信息增益并非你所需的一切

Information Gain Is Not All You Need

摘要 Abstract

移动机器人自主探索由两个相互竞争的目标驱动:覆盖率,以彻底观察环境;路径长度,以尽可能最短的路径完成任务。尽管在不了解未知环境的情况下很难评估最佳行动方案,但未知环境往往可以通过模型、地图或常识来理解。然而,以往的研究表明,通过先验知识改善信息增益的估计会导致贪婪行为,并最终导致回溯,从而降低覆盖率性能。事实上,即使没有先验知识,任何最大化信息增益的方法都会表现出这种行为。任务完成后获得的信息增益是恒定的,无法进一步优化。因此,它不适合作为优化目标。相反,信息增益是一种决策标准,用于确定哪些候选状态仍应考虑进行探索。任务因此转变为以最短总路径完成任务。由于确定最短路径通常是不可行的,必须依赖启发式方法或估计来识别能最小化总路径长度的候选状态。为了解决这个问题,我们提出了一种启发式方法,通过优先选择靠近机器人但远离其他候选状态的状态来减少回溯。我们在仿真中评估了所提出的启发式方法的表现,与基于信息增益的方法和前沿探索进行了对比,结果显示我们的方法显著减少了总路径长度,无论是否有环境的先验知识。

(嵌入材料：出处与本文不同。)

**src/rtl/mem_stage_pkg.sv**
```systemverilog
// ---------------------------------------------------------------------------
// mem_stage_pkg
//   Shared definitions for the MEM pipeline stage:
//     - default bus widths (passthrough field, discard counter, forward bus)
//     - bit offsets of the fields MEM inspects or rewrites inside the
//       passthrough field
//     - load-type encoding and the EXE->MEM sideband layout
//     - small extension helpers used by the load aligner
// ---------------------------------------------------------------------------
package mem_stage_pkg;

  // Default widths. MEM->WB passthrough is 206 bits. EXE->MEM adds a 7-bit
  // sideband on top of it.
  localparam int MS_PASS_WD  = 206;
  localparam int MS_DCNT_WD  = 2;
  localparam int MS_SIDE_WD  = 7;
  localparam int MS_FWD_WD   = 39;

  // Offsets inside the passthrough field. Every bit not listed here is
  // carried to WB untouched.
  localparam int PC_LSB      = 0;
  localparam int RESULT_LSB  = 32;
  localparam int DEST_LSB    = 64;
  localparam int GR_WE_BIT   = 69;
  localparam int EX_BIT      = 71;

  // Load width/sign selector carried in the sideband.
  typedef enum logic [2:0] {
    LD_TYPE_B  = 3'd0,
    LD_TYPE_BU = 3'd1,
    LD_TYPE_H  = 3'd2,
    LD_TYPE_HU = 3'd3,
    LD_TYPE_W  = 3'd4
  } ld_type_e;

  // Sideband sitting above the passthrough field in es_to_ms_bus:
  //   {mem_req, ld_en, ld_type[2:0], addr_lo[1:0]}
  typedef struct packed {
    logic       mem_req;
    logic       ld_en;
    logic [2:0] ld_type;
    logic [1:0] addr_lo;
  } ms_side_t;

  // Extend a byte to a word, sign-extending when sgn is set.
  function automatic logic [31:0] ext_byte(input logic [7:0] b, input logic sgn);
    return {{24{sgn & b[7]}}, b};
  endfunction

  // Extend a halfword to a word, sign-extending when sgn is set.
  function automatic logic [31:0] ext_half(input logic [15:0] h, input logic sgn);
    return {{16{sgn & h[15]}}, h};
  endfunction

endpackage

```
**src/rtl/mem_stage_ld_align.sv**
```systemverilog
// ---------------------------------------------------------------------------
// mem_ld_align
//   Combinational load-data aligner. Picks the addressed byte or halfword
//   out of the raw 32-bit SRAM word and sign- or zero-extends it according
//   to ld_type. Word loads (and any unused encoding) return the raw word.
//
// Ports
//   ld_type  in   3   load type (b, bu, h, hu, w)
//   addr_lo  in   2   low address bits of the access
//   raw      in   32  raw data word from the SRAM / skid buffer
//   result   out  32  aligned, extended load value
// ---------------------------------------------------------------------------
module mem_ld_align
  import mem_stage_pkg::*;
(
  input  logic [2:0]  ld_type,
  input  logic [1:0]  addr_lo,
  input  logic [31:0] raw,
  output logic [31:0] result
);

  // Byte lanes of the raw word, indexed by addr_lo.
  logic [7:0]  raw_bytes [4];
  logic [7:0]  byte_sel;
  logic [15:0] half_sel;

  generate
    for (genvar gi = 0; gi < 4; gi++) begin : g_lane
      assign raw_bytes[gi] = raw[8*gi +: 8];
    end
  endgenerate

  assign byte_sel = raw_bytes[addr_lo];
  // Halfword accesses are aligned, so only addr_lo[1] picks the half.
  assign half_sel = addr_lo[1] ? raw[31:16] : raw[15:0];

  always_comb begin
    result = raw;
    case (ld_type)
      LD_TYPE_B:  result = ext_byte(byte_sel, 1'b1);
      LD_TYPE_BU: result = ext_byte(byte_sel, 1'b0);
      LD_TYPE_H:  result = ext_half(half_sel, 1'b1);
      LD_TYPE_HU: result = ext_half(half_sel, 1'b0);
      default:    result = raw;
    endcase
  end

endmodule

```
**src/rtl/mem_stage.sv**
```systemverilog
// ---------------------------------------------------------------------------
// mem_stage
//   MEM pipeline stage between EXE and WB.
//     - Holds one instruction and waits for the data-SRAM response of a
//       load/store issued in EXE.
//     - Keeps a one-entry skid buffer for a response that arrives while WB
//       is stalled.
//     - Counts responses still owed to instructions flushed by WB and
//       silently drops them when they arrive.
//     - Aligns/extends load data and writes it into the result field.
//     - Drives the MS->WS handshake and the MS->DS forward bus.
//
// Ports
//   clk                  in   1          clock
//   reset                in   1          synchronous, active-high
//   es_to_ms_valid       in   1          EXE holds a valid instruction
//   es_to_ms_bus         in   PASS_WD+7  {mem_req,ld_en,ld_type,addr_lo,pass}
//   ms_allowin           out  1          MEM can accept this cycle
//   ws_allowin           in   1          WB can accept this cycle
//   ws_cancel            in   1          WB flush
//   data_sram_data_ok    in   1          data response valid
//   data_sram_rdata      in   32         response data
//   ms_to_ws_valid       out  1          bundle valid towards WB
//   ms_to_ws_bus         out  PASS_WD    pass field, result possibly replaced
//   mem_result           out  32         aligned/extended load data
//   forward_ms_to_ds_bus out  39         {fwd_data,fwd_valid,fwd_block,dest}
// ---------------------------------------------------------------------------
module mem_stage
  import mem_stage_pkg::*;
#(
  parameter int PASS_WD = MS_PASS_WD,
  parameter int DCNT_WD = MS_DCNT_WD
) (
  input  logic                 clk,
  input  logic                 reset,
  input  logic                 es_to_ms_valid,
  input  logic [PASS_WD+6:0]   es_to_ms_bus,
  output logic                 ms_allowin,
  input  logic                 ws_allowin,
  input  logic                 ws_cancel,
  input  logic                 data_sram_data_ok,
  input  logic [31:0]          data_sram_rdata,
  output logic                 ms_to_ws_valid,
  output logic [PASS_WD-1:0]   ms_to_ws_bus,
  output logic [31:0]          mem_result,
  output logic [MS_FWD_WD-1:0] forward_ms_to_ds_bus
);

  // -------------------------------------------------------------------------
  // State
  // -------------------------------------------------------------------------
  logic                ms_valid_reg;
  logic [PASS_WD+6:0]  bus_reg;
  logic [31:0]         data_buf_reg;
  logic                data_buf_vld_reg;
  logic [DCNT_WD-1:0]  discard_cnt_reg;
  logic [DCNT_WD-1:0]  discard_cnt_next;

  // -------------------------------------------------------------------------
  // Field decode of the held bundle
  // -------------------------------------------------------------------------
  ms_side_t            side_r;
  logic [PASS_WD-1:0]  pass_r;
  logic                ex_r;
  logic                gr_we_r;
  logic [4:0]          dest_r;

  assign side_r  = bus_reg[PASS_WD +: MS_SIDE_WD];
  assign pass_r  = bus_reg[PASS_WD-1:0];
  assign ex_r    = pass_r[EX_BIT];
  assign gr_we_r = pass_r[GR_WE_BIT];
  assign dest_r  = pass_r[DEST_LSB +: 5];

  // -------------------------------------------------------------------------
  // Handshake
  // -------------------------------------------------------------------------
  logic        cnt_zero;
  logic        resp_ok;
  logic        wait_resp;
  logic        ms_ready_go;
  logic        accept;
  logic        capture;
  logic        cnt_inc;
  logic        cnt_dec;
  logic [31:0] raw_data;

  assign cnt_zero = (discard_cnt_reg == '0);

  // A data_ok only belongs to the current instruction once every response
  // owed to flushed instructions has been drained.
  assign resp_ok = data_sram_data_ok & cnt_zero;

  // Excepting instructions never issued their request, and a buffered
  // response already satisfies the wait.
  assign wait_resp = ms_valid_reg & side_r.mem_req & ~ex_r & ~data_buf_vld_reg;

  // The response may be consumed in the very cycle it arrives.
  assign ms_ready_go = ~wait_resp | resp_ok;

  assign ms_allowin     = ~ms_valid_reg | (ms_ready_go & ws_allowin);
  assign accept         = es_to_ms_valid & ms_allowin & ~ws_cancel;
  assign ms_to_ws_valid = ms_valid_reg & ms_ready_go & ~ws_cancel;

  // Response is here but WB will not take it this cycle: park it so the
  // live SRAM bus is free and no second response is expected.
  assign capture = resp_ok & wait_resp & ~(ms_to_ws_valid & ws_allowin);

  assign raw_data = data_buf_vld_reg ? data_buf_reg : data_sram_rdata;

  // -------------------------------------------------------------------------
  // Load alignment and outgoing bus
  // -------------------------------------------------------------------------
  mem_ld_align u_ld_align (
    .ld_type (side_r.ld_type),
    .addr_lo (side_r.addr_lo),
    .raw     (raw_data),
    .result  (mem_result)
  );

  always_comb begin
    ms_to_ws_bus = pass_r;
    if (side_r.ld_en) begin
      ms_to_ws_bus[RESULT_LSB +: 32] = mem_result;
    end
  end

  // -------------------------------------------------------------------------
  // Forward bus towards decode
  // -------------------------------------------------------------------------
  logic fwd_valid;
  logic fwd_block;

  assign fwd_valid = ms_valid_reg & gr_we_r & (dest_r != 5'd0);
  // A load whose data has not arrived yet cannot be forwarded; DS stalls.
  assign fwd_block = fwd_valid & side_r.ld_en & ~ms_ready_go;

  assign forward_ms_to_ds_bus = {ms_to_ws_bus[RESULT_LSB +: 32], fwd_valid, fwd_block, dest_r};

  // -------------------------------------------------------------------------
  // Discard counter
  //   inc: a flushed instruction still owes a response (and that response
  //        is not the one arriving right now).
  //   dec: a response arrives while stale responses are outstanding; it is
  //        dropped.
  //   Both in the same cycle leave the count unchanged. The count saturates
  //   rather than wrapping; exceeding its range means the pipeline issued
  //   more requests than it is built to track.
  // -------------------------------------------------------------------------
  assign cnt_inc = ws_cancel & wait_resp & ~resp_ok;
  assign cnt_dec = data_sram_data_ok & ~cnt_zero;

  always_comb begin
    discard_cnt_next = discard_cnt_reg;
    if (cnt_inc && !cnt_dec && !(&discard_cnt_reg)) begin
      discard_cnt_next = discard_cnt_reg + DCNT_WD'(1);
    end else if (cnt_dec && !cnt_inc) begin
      discard_cnt_next = discard_cnt_reg - DCNT_WD'(1);
    end
  end

  // -------------------------------------------------------------------------
  // Sequential state
  // -------------------------------------------------------------------------
  always_ff @(posedge clk) begin
    if (reset) begin
      ms_valid_reg <= 1'b0;
    end else if (ws_cancel) begin
      ms_valid_reg <= 1'b0;
    end else if (ms_allowin) begin
      ms_valid_reg <= es_to_ms_valid;
    end
  end

  always_ff @(posedge clk) begin
    if (reset) begin
      bus_reg <= '0;
    end else if (accept) begin
      bus_reg <= es_to_ms_bus;
    end
  end

  always_ff @(posedge clk) begin
    if (reset) begin
      data_buf_reg     <= 32'd0;
      data_buf_vld_reg <= 1'b0;
    end else if (accept) begin
      data_buf_vld_reg <= 1'b0;
    end else if (capture) begin
      data_buf_reg     <= data_sram_rdata;
      data_buf_vld_reg <= 1'b1;
    end
  end

  always_ff @(posedge clk) begin
    if (reset) begin
      discard_cnt_reg <= '0;
    end else begin
      discard_cnt_reg <= discard_cnt_next;
    end
  end

endmodule

```
**config.mk**
```make
export PLATFORM = sky130hd
export DESIGN_NAME = mem_stage
export DESIGN_NICKNAME = d
export VERILOG_FILES = /design/src/rtl/mem_stage_pkg.sv /design/src/rtl/mem_stage_ld_align.sv /design/src/rtl/mem_stage.sv
export SDC_FILE = /design/constraint.sdc
export NUM_CORES = 1
export LEC_CHECK = 0
export ABC_AREA = 1
export BUFFER_PORTS_ARGS = -buffer_cell sky130_fd_sc_hd__buf_4
export CORE_AREA = 2 2 203 205
export DETAILED_ROUTE_END_ITERATION = 16
export DIE_AREA = 0 0 205 207
export GPL_TIMING_DRIVEN = 0
export HOLD_SLACK_MARGIN = 0.08
export PLACE_DENSITY = 0.64
export SLEW_MARGIN = 20
export SYNTH_ARGS = -nofsm -noshare
export SYNTH_HDL_FRONTEND = slang
export SYNTH_SLANG_ARGS = --single-unit
export TNS_END_PERCENT = 1
```
**constraint.sdc**
```tcl
create_clock -name clk -period 1.9 [get_ports clk]
set_clock_uncertainty 0.1 [all_clocks]
set_input_delay 0.38 -clock clk [delete_from_list [all_inputs] [get_ports clk]]
set_output_delay 0.38 -clock clk [all_outputs]
set_load 0.03 [all_outputs]
```
# --- Word-level counts from Yosys, hierarchy flattened ---
# Cells that the tools add are included.
word_totals:
  output_inout_bits: 279
  reg_bits: 249
  input_bits: 251
  elab_cells: 66
op_classes:
  addsub: 2
  n_reduce_logical: 14
  eq_ne: 3
  bitwise_logic: 32
  mux: 9
  order_cmp: 1
op_table:
  columns: ["op", "n"]
  rows:
  - ["$pmux 32 s4", 1]
  - ["$mux 32", 2]
  - ["$and 1x1->1", 19]
  - ["$bmux 8 s2", 1]
  - ["$mux 16", 1]
  - ["$mux 8", 2]
  - ["$not 1->1", 10]
  - ["$eq 3x2->1 const B", 2]
  - ["$reduce_bool 5->1", 1]
  - ["$mux 2", 2]
  - ["$reduce_and 2->1", 2]
  - ["$reduce_or 2->1", 2]
  - ["$eq 3x1->1 const B", 1]
  - ["$ge 3x3->1 const B", 1]
  - ["$logic_and 1x1->1", 3]
  - ["$logic_not 1->1", 3]
  - ["$logic_not 3->1", 1]
  - ["$not 2->3", 1]
  - ["$add 2x1->2 const B", 1]
  - ["$logic_not 2->1", 1]
  - ["$or 1x1->1", 2]
  - ["$reduce_bool 2->1", 1]
  - ["$sub 2x1->2 const B", 1]

# --- Longest topological paths before layout ---
# Gate-level depths: netlist of the first run.
depth:
  ltp_word: 11
  depth_mapped: 12
  ltp_nobuf: 10

# --- Cells and area by module ---
# A second synthesis of the first run with hierarchy kept.
hier_totals:
  hier_cells: 2193
  area_unflattened_um2: 14173.6
modules_own_cells:
  columns: ["module", "cells_per_inst", "instances", "seq_area_each_um2", "area_per_inst_um2"]
  rows:
  - ["mem_stage", 2031, 1, 4984.8, 13281.5]
  - ["mem_ld_align", 162, 1, 0.0, 892.1]

# --- Worst setup path after synthesis of the first run ---
# OpenSTA, ideal clock, no wires.
synth_timing:
  path_type: "register to output"
  from: "register data_buf_vld_reg"
  to: "output ms_to_ws_bus[57]"
  n_path_buf: 3
  required_ns: 1.420
  slack_ns: -0.556
  stages_incl_launch_ff: 13
  arrival_time_ns: 1.976
  path_cell_list: "dfxtp_1 -> inv_1 -> buf_2 -> nand2_1 -> nand2_1 -> nand2_1 -> nand2_1 -> nand2_1 -> buf_2 -> nand3_1 -> nand2_1 -> nand2_1 -> buf_4"
synth_between:
  elab_chain_len: 6
  word_cells_on_any_way: 7
  classes_between: "7 x mux"
synth_lines:
  columns: ["item", "line", "text"]
  rows:
  - ["start: declaration", "mem_stage.sv:55", "logic data_buf_vld_reg;"]
  - ["start signal: assignment", "mem_stage.sv:185", "data_buf_vld_reg <= 1'b0;"]
  - ["start signal: assignment", "mem_stage.sv:187", "data_buf_vld_reg <= 1'b0;"]
  - ["start signal: assignment", "mem_stage.sv:190", "data_buf_vld_reg <= 1'b1;"]
  - ["$mux 32 *", "mem_stage.sv:108", "assign raw_data = data_buf_vld_reg ? data_buf_reg : data_sram_rdata;"]
  - ["$bmux 8 s2", "mem_stage_ld_align.sv:33", "assign byte_sel = raw_bytes[addr_lo];"]
  - ["$mux 8 (not written as such) (2 in a row)", "mem_stage_ld_align.sv:33", null]
  - ["$pmux 32 s4 *", "mem_stage_ld_align.sv:39", "case (ld_type)"]
  - ["named net mem_result[25]", "mem_stage.sv:45", "output logic [31:0] mem_result,"]
  - ["$mux 32 *", "mem_stage.sv:122", "if (side_r.ld_en) begin"]
  - ["end: declaration", "mem_stage.sv:44", "output logic [PASS_WD-1:0] ms_to_ws_bus,"]
# Mark *: on every way through the listed nets, which the timed path passes. The rest lies on a longest branch. The select of a mux whose other input is x is not followed.

# --- Worst setup path in the final report of the first run ---
layout_timing:
  from: "register data_buf_vld_reg"
  to: "output ms_to_ws_bus[57]"
layout_between:
  elab_chain_len: 6
  word_cells_on_any_way: 7
  classes_between: "7 x mux"
layout_lines:
  columns: ["item", "line"]
  rows:
  - ["$mux 32 *", "mem_stage.sv:108"]
  - ["$bmux 8 s2", "mem_stage_ld_align.sv:33"]
  - ["$mux 8 (not written as such) (2 in a row)", "mem_stage_ld_align.sv:33"]
  - ["$pmux 32 s4 *", "mem_stage_ld_align.sv:39"]
  - ["$mux 32 *", "mem_stage.sv:122"]
# Mark *: on every way between the ends. The rest lies on a longest branch, timed or not. The select of a mux whose other input is x is not followed.

==> results.md, run 1 <==
* RSZ-0062 raised after global routing: yes
* Crit end category: output port
* Vias per cell at 4.73
* Top cell type's share of synthesized area at 0.415
* Initial antenna violation count at 5
* Routed Antenna Nets at 0
* Die H at 207 µm
* Post-synthesis sequential area ratio at 0.415
* Worst VDD drop at 0.000673 V
* Post-synthesis simple-gate area fraction at 0.269
* Post-Synth Adder-Cell Area at 0
* R2R setup slack at -70 ps
* First-pass GRT wire length at 83100 µm
* Max reg flops at 213
* Total wire length at 55100 µm
* # setup viols final at 136
* Dpl cells at 2742
* Largest fanout on the critical path at 8
* Vias at 14.5k
* CTS buffer count at 30
* Mux cell area share after synthesis at 0
* CTS tree: yes
* Failing checks: setup timing
* Setup WS post-layout at -914 ps
* Worst Hold Class: in -> reg
* WHS Path Cells at 5
* Status: finished with violations
* Power per cell area at 725 nW/µm²
* Root Driver: clkbuf_16
* Compound-Gate Fraction of Synth Area at 0.124
* Crit share post-route at 1.48
* Maximum Capacitance Violations at 0
* GR Overflow Total at 0
* CTS Buffer Depth at 3
* Sum of negative setup slack at -71380 ps
* Reg2reg path depth at 10
* Final count of pins violating max slew at 0
* Worst slew pin tran at 801 ps
* Dpl cell area at 17500 µm²
* Yosys cell types at 20
* Yosys reg bits at 249
* Post-DP HPWL at 40500 µm
* DIE AREA at 42400 µm²
* Crit Reg-Reg Endpoint: bus_reg[208]$_SDFFE_PP0P_
* IO buf count at 529
* Layout Cells excl Fill at 3073
* Residual DRC at 0
* Clk Latency, worst-skew pair at 560 ps
* Crit path launch type: flop
* Detailed Routing Iterations Pass 1 at 5
* Pin count of the biggest net entering global routing at 15
* Most used flip-flop cell after synthesis: dfxtp_1
* Leakage Power at 10.1 nW
* Area added between synthesis and finish at 84.8%
* Initial Utilization at 0.298
* WHS Endpoint: discard_cnt_reg[1]$_SDFFE_PP0P_
* CTS sink cnt at 249
* Starting DRT DRC Count at 701
* Clock-pin slew on the worst setup and hold paths at 60 ps
* Max-slew headroom at 0.466
* Share of cells above drive strength 1 at 0.416
* Final #Nets at 2765
* Vias in the first global route at 14.9k
* Xor and xnor fraction of the mapped netlist area at 0
* Post-synth EDFFs at 0
* I/O Pins at 530
* # H-tree levels at 1
* Arrival time worst endpoint at 2330 ps
* Die X at 205 µm
* Top area cells in the synthesized netlist: dfxtp_1, nand2_1, buf_4, nand3_1, a21oi_1
* FMAX at 355 MHz
* Hold_sp: ws_cancel
* Mapped Nets at 1932
* Synthesized cell area at 12000 µm²
* Worst EP required at 1420 ps
* R2R Path Start: data_buf_vld_reg$_SDFFE_PP0P_
* Gate count after technology mapping at 1681
* Final design instance area without fill at 22200 µm²
* Synth async-reset ratio at 0
* Post-synth top cells: nand2_1, nand3_1, dfxtp_1
* Largest family of logic cells by synthesized area: simple AND/OR/NAND/NOR gates
* Util after Layout at 0.550
* Crit path kind: reg -> out
* Drt wl/cell at 17.9 µm
* GRT Total Usage at 0.249
* Rows at 74
* Gpl congestion at 0.904
* Synthesis warning total at 0
* Leading area contributor after synthesis: dfxtp_1
* Top-count cell post-synth: nand2_1
* Avg Inst Size Synth at 7.15 µm²
* Final min period at 2810 ps
* Core area at 40400 µm²
* Fin. Hold Viols at 0
[repair_timing]
action,CTS,global route
resized for setup,205,62
hold buffers,249,0
gates cloned,4,0
buffers inserted,16,5
endpoints found under the hold margin,247,0
setup endpoints to repair,345,304
pin swaps,29,19
[area by class of cell]
cell class / instances / area (µm²)
antenna: 3 / 7.51
inverter: 38 / 149
fill: 3611 / 18100
timing repair buffer: 803 / 6970
multi-input combinational: 1057 / 5860
clock inverter: 13 / 150
clock buffer: 43 / 931
tap: 532 / 666
buffer: 335 / 2480
sequential: 249 / 5000
[routing by layer]
metal / GRT usage / vias to the layer above / wire, µm
li1: - / 7000 / -
met1: 0.274 / 6791 / 20500
met2: 0.445 / 602 / 28000
met3: 0.0592 / 148 / 4060
met4: 0.120 / 4 / 2520
met5: 0 / - / 30
[stage by stage]
stage,setup slack [ps],hold slack (ps),power [W]
after floorplan,-186,324,0.00778
after global placement,-1130,334,0.00922
after detailed placement,-1140,340,0.00925
after CTS,-896,158,0.0162
after global routing,-984,219,0.0167
final,-914,193,0.0161
[worst max-delay path, cell delays in order (launching register included)]
cell and delay (ps):
dfxtp_4 360, inv_4 60, buf_12 140, nand2_4 60
nand3_2 60, nand3_2 120, nand2_4 110, nand2_8 90
buf_12 160, buf_16 140, nand3_4 100, nand2_4 70
nand2_4 100, buf_6 90, buf_6 110
[cell usage in the layout (no fill, tap or decap), types with 31 or more instances in the layout]
| cell type | n |
|---|---|
| inv_1 | 34 |
| nand3_1 | 235 |
| clkbuf_1 | 39 |
| nand2_4 | 59 |
| buf_4 | 684 |
| dlygate4sd3_1 | 249 |
| nand2_1 | 375 |
| clkbuf_16 | 31 |
| a21oi_1 | 247 |
| dfxtp_1 | 241 |
| buf_6 | 96 |
[how the worst max path moves through the flow]
stage	startpoint	slack (ps)	end	cells after the start
after floorplan	data_buf_vld_reg$_SDFFE_PP0P_	-190	ms_to_ws_bus[47]	12
after global placement	ws_cancel	-1130	bus_reg[210]$_SDFFE_PP0P_	6
after detailed placement	ws_cancel	-1140	bus_reg[210]$_SDFFE_PP0P_	6
after CTS	data_buf_vld_reg$_SDFFE_PP0P_	-900	ms_to_ws_bus[57]	14
after global routing	data_buf_vld_reg$_SDFFE_PP0P_	-980	ms_to_ws_bus[57]	14
final	data_buf_vld_reg$_SDFFE_PP0P_	-910	ms_to_ws_bus[57]	14
[power by group]
part | internal, W | switching, W | total (W) | leakage (nW)
clock network | 0.00380 | 0.00235 | 0.00615 | 0.541
logic | 0.00207 | 0.00231 | 0.00438 | 7.52
registers | 0.00544 | 0.000135 | 0.00557 | 2.04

Autonomous exploration in mobile robotics is driven by two competing objectives: coverage, to exhaustively observe the environment; and path length, to do so with the shortest path possible. Though it is difficult to evaluate the best course of action without knowing the unknown, the unknown can often be understood through models, maps, or common sense. However, previous work has shown that improving estimates of information gain through such prior knowledge leads to greedy behavior and ultimately causes backtracking, which degrades coverage performance. In fact, any information gain maximization will exhibit this behavior, even without prior knowledge. Information gained at task completion is constant, and cannot be maximized for. It is therefore an unsuitable choice as an optimization objective. Instead, information gain is a decision criterion for determining which candidate states should still be considered for exploration. The task therefore becomes to reach completion with the shortest total path. Since determining the shortest path is typically intractable, it is necessary to rely on a heuristic or estimate to identify candidate states that minimize the total path length. To address this, we propose a heuristic that reduces backtracking by preferring candidate states that are close to the robot, but far away from other candidate states. We evaluate the performance of the proposed heuristic in simulation against an information gain-based approach and frontier exploration, and show that our method significantly decreases total path length, both with and without prior knowledge of the environment.